> _Assigned task_
Your response should reproduce every line of the entries that contains the word "global".
************
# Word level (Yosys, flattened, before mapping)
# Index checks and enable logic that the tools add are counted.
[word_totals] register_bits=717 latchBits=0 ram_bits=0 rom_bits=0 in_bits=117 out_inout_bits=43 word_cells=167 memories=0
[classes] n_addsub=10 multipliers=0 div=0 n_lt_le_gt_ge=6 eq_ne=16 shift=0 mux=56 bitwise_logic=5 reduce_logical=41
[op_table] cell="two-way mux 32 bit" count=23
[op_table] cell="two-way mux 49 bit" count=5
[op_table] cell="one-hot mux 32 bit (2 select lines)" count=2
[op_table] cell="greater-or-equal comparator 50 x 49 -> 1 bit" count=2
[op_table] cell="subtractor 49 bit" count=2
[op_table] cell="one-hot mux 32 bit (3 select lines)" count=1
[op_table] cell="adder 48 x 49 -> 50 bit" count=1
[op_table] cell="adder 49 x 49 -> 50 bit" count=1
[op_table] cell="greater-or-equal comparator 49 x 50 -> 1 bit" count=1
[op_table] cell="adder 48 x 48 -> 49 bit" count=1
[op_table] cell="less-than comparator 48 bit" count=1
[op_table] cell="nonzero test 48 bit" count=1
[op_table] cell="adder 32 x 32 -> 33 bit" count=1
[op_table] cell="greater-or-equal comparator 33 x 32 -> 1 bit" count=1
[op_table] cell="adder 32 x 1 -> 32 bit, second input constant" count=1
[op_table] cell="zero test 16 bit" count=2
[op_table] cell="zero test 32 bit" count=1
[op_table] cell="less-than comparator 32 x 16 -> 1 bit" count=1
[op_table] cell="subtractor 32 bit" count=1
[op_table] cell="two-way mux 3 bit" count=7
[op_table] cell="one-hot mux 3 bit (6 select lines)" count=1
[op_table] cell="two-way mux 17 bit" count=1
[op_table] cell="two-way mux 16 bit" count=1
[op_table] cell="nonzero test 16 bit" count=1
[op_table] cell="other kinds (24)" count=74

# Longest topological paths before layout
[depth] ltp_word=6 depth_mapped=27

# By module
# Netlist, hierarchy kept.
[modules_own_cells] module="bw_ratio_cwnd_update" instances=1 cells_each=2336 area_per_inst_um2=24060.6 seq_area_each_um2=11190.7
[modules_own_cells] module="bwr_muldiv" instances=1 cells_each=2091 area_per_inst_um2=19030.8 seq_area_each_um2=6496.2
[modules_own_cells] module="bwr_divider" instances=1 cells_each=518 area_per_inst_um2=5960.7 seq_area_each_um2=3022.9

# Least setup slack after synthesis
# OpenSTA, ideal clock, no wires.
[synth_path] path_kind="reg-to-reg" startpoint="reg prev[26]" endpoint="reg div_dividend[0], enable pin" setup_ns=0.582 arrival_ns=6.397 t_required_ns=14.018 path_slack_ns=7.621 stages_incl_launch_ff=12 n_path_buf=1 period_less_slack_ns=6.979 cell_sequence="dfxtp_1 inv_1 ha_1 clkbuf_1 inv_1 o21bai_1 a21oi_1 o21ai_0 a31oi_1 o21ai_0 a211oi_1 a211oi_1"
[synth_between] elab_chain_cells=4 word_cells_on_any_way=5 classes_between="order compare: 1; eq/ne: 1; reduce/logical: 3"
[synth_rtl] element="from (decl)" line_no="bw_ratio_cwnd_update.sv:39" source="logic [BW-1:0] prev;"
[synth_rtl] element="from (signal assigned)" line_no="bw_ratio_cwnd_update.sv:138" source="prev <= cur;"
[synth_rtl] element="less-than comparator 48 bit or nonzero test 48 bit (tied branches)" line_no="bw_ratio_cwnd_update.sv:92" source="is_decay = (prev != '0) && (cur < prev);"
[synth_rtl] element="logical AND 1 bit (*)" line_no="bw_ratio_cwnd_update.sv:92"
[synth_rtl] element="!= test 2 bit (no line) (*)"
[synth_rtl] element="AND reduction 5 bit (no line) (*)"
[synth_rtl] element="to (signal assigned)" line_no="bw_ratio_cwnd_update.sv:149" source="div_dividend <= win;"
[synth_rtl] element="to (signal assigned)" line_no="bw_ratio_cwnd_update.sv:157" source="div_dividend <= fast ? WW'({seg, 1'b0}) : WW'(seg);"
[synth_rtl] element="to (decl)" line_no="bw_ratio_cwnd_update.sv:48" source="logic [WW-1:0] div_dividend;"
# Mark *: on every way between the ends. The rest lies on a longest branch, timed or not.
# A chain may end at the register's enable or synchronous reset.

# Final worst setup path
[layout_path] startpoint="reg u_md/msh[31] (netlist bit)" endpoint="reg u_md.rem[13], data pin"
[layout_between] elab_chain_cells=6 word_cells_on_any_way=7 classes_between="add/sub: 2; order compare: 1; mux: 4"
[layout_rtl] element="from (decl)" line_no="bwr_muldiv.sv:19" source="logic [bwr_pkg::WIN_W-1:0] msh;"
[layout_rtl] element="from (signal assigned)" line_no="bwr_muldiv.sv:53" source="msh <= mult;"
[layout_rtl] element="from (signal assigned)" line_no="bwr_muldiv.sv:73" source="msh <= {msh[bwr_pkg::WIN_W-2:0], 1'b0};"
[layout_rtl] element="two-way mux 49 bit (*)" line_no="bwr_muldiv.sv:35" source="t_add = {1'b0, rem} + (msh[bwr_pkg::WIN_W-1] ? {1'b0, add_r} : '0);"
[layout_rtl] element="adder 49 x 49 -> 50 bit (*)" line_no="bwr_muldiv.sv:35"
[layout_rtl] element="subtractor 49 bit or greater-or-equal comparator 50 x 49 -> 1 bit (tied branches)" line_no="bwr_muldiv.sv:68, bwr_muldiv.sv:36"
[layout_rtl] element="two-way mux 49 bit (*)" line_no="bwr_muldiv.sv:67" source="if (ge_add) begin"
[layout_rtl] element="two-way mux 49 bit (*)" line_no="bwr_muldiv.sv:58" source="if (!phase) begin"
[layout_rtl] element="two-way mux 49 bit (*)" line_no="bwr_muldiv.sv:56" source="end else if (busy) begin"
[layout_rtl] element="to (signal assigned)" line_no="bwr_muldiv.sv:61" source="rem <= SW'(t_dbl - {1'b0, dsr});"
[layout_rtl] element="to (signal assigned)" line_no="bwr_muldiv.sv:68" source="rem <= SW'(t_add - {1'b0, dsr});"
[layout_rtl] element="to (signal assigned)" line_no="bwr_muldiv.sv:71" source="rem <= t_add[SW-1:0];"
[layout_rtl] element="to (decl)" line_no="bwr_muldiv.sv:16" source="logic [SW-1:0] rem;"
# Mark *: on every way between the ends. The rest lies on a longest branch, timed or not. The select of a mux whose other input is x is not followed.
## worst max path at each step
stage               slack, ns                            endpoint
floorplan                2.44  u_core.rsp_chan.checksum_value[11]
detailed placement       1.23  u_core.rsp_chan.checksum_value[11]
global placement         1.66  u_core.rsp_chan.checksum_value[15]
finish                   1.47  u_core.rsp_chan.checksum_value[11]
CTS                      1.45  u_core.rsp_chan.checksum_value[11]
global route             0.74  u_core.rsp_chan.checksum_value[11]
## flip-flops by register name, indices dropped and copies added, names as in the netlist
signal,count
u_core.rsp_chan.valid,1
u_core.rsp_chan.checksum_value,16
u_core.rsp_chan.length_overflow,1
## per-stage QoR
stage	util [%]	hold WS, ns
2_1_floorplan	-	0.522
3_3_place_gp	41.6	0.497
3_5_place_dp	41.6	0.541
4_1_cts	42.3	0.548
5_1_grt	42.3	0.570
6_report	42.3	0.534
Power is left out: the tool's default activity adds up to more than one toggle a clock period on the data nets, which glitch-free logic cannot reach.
--- src/sv/tphc_pkg.sv ---
// Shared types and constants for the transport pseudo-header checksum core.
`default_nettype none
package tphc_pkg;

   localparam int CSR_INDEX_WIDTH = 2;

   typedef enum logic [CSR_INDEX_WIDTH-1:0] {
      CSR_SOURCE_ADDRESS      = 2'd0,
      CSR_DESTINATION_ADDRESS = 2'd1,
      CSR_PROTOCOL_NUMBER     = 2'd2
   } csr_index_type;

   localparam logic [7:0]  UDP_PROTOCOL        = 8'd17;
   localparam logic [7:0]  TCP_PROTOCOL        = 8'd6;
   localparam logic [14:0] UDP_CHECKSUM_WORD   = 15'd3;
   localparam logic [14:0] TCP_CHECKSUM_WORD   = 15'd8;
   localparam logic [15:0] WORD_MASK           = 16'hffff;
   localparam logic [7:0]  PROTOCOL_RESET      = UDP_PROTOCOL;

   // segment totals handed from the accumulator to the pseudo-header stage
   typedef struct packed {
      logic [15:0] running_sum;
      logic [15:0] byte_count;
      logic        count_saturated;
   } segment_totals_type;

   typedef struct packed {
      logic [31:0] source_address;
      logic [31:0] destination_address;
      logic [7:0]  protocol_number;
   } pseudo_header_type;

endpackage
`default_nettype wire

--- src/sv/tphc_req_if.sv ---
// Segment word channel interface.
`default_nettype none
interface tphc_req_if;
   logic        valid;
   logic        ready;
   logic [15:0] segment_word;
   logic        odd_byte;
   logic        last_word;

   modport source (output valid, output segment_word, output odd_byte, output last_word,
                   input ready);
   modport sink   (input valid, input segment_word, input odd_byte, input last_word,
                   output ready);
endinterface
`default_nettype wire

--- src/sv/tphc_accum.sv ---
// Running one's-complement sum and byte count over a segment.
`default_nettype none
module tphc_accum import tphc_pkg::*; (
   input  wire logic         clock,
   input  wire logic         reset,
   tphc_req_if.sink          req_chan,
   input  wire logic [7:0]   protocol_number,
   input  wire logic         totals_ready,
   output logic              totals_valid,
   output segment_totals_type totals
);

   logic [15:0]        sum_ff, sum_in;
   logic [15:0]        count_ff, count_in;
   logic               sat_ff, sat_in;
   logic               hold_ff, hold_in;
   segment_totals_type totals_ff, totals_in;

   logic        accept;
   logic        is_check;
   logic [15:0] word;
   logic [16:0] sum_wide;
   logic [15:0] sum_next;
   logic [16:0] count_wide;
   logic [15:0] count_next;
   logic        sat_next;

   assign req_chan.ready = !hold_ff || totals_ready;
   assign accept = req_chan.valid && req_chan.ready;

   always_comb begin
      is_check = 1'b0;
      if (!sat_ff) begin
         if (protocol_number == UDP_PROTOCOL && count_ff[15:1] == UDP_CHECKSUM_WORD)
            is_check = 1'b1;
         if (protocol_number == TCP_PROTOCOL && count_ff[15:1] == TCP_CHECKSUM_WORD)
            is_check = 1'b1;
      end
      word = req_chan.odd_byte ? {req_chan.segment_word[15:8], 8'h00}
                               : req_chan.segment_word;
      if (is_check)
         word = '0;
      // end-around carry
      sum_wide   = {1'b0, sum_ff} + {1'b0, word};
      sum_next   = sum_wide[15:0] + {15'd0, sum_wide[16]};
      count_wide = {1'b0, count_ff} + (req_chan.odd_byte ? 17'd1 : 17'd2);
      count_next = count_wide[16] ? WORD_MASK : count_wide[15:0];
      sat_next   = sat_ff || count_wide[16];
   end

   always_comb begin
      sum_in    = sum_ff;
      count_in  = count_ff;
      sat_in    = sat_ff;
      hold_in   = hold_ff && !totals_ready;
      totals_in = totals_ff;
      if (accept) begin
         if (req_chan.last_word) begin
            // hand off totals, clear for the next segment
            totals_in.running_sum     = sum_next;
            totals_in.byte_count      = count_next;
            totals_in.count_saturated = sat_next;
            hold_in  = 1'b1;
            sum_in   = '0;
            count_in = '0;
            sat_in   = 1'b0;
         end else begin
            sum_in   = sum_next;
            count_in = count_next;
            sat_in   = sat_next;
         end
      end
   end

   always_ff @(posedge clock) begin
      if (reset) begin
         sum_ff   <= '0;
         count_ff <= '0;
         sat_ff   <= 1'b0;
         hold_ff  <= 1'b0;
      end else begin
         sum_ff   <= sum_in;
         count_ff <= count_in;
         sat_ff   <= sat_in;
         hold_ff  <= hold_in;
      end
   end

   always_ff @(posedge clock) begin
      totals_ff <= totals_in;
   end

   assign totals_valid = hold_ff;
   assign totals       = totals_ff;

endmodule
`default_nettype wire

--- src/flat_wrapper.sv ---
// flat-port wrapper written by rule: the top's interface ports become plain ports
module tphc_accum_flat import tphc_pkg::*;
  (clock, reset, protocol_number, totals_ready, totals_valid, totals, req_chan_valid, req_chan_segment_word, req_chan_odd_byte, req_chan_last_word, req_chan_ready);
  tphc_req_if req_chan_i ();
  input  wire logic clock;
  input  wire logic reset;
  input  wire logic [7:0] protocol_number;
  input  wire logic totals_ready;
  output logic totals_valid;
  output segment_totals_type totals;
  input wire logic [$bits(req_chan_i.valid)-1:0] req_chan_valid;
  input wire logic [$bits(req_chan_i.segment_word)-1:0] req_chan_segment_word;
  input wire logic [$bits(req_chan_i.odd_byte)-1:0] req_chan_odd_byte;
  input wire logic [$bits(req_chan_i.last_word)-1:0] req_chan_last_word;
  output wire logic [$bits(req_chan_i.ready)-1:0] req_chan_ready;
  assign req_chan_i.valid = req_chan_valid;
  assign req_chan_i.segment_word = req_chan_segment_word;
  assign req_chan_i.odd_byte = req_chan_odd_byte;
  assign req_chan_i.last_word = req_chan_last_word;
  assign req_chan_ready = req_chan_i.ready;
  tphc_accum u_core (.clock(clock), .reset(reset), .req_chan(req_chan_i), .protocol_number(protocol_number), .totals_ready(totals_ready), .totals_valid(totals_valid), .totals(totals));
endmodule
************
> _Result below_
global placement         1.66  u_core.rsp_chan.checksum_value[15]
global route             0.74  u_core.rsp_chan.checksum_value[11]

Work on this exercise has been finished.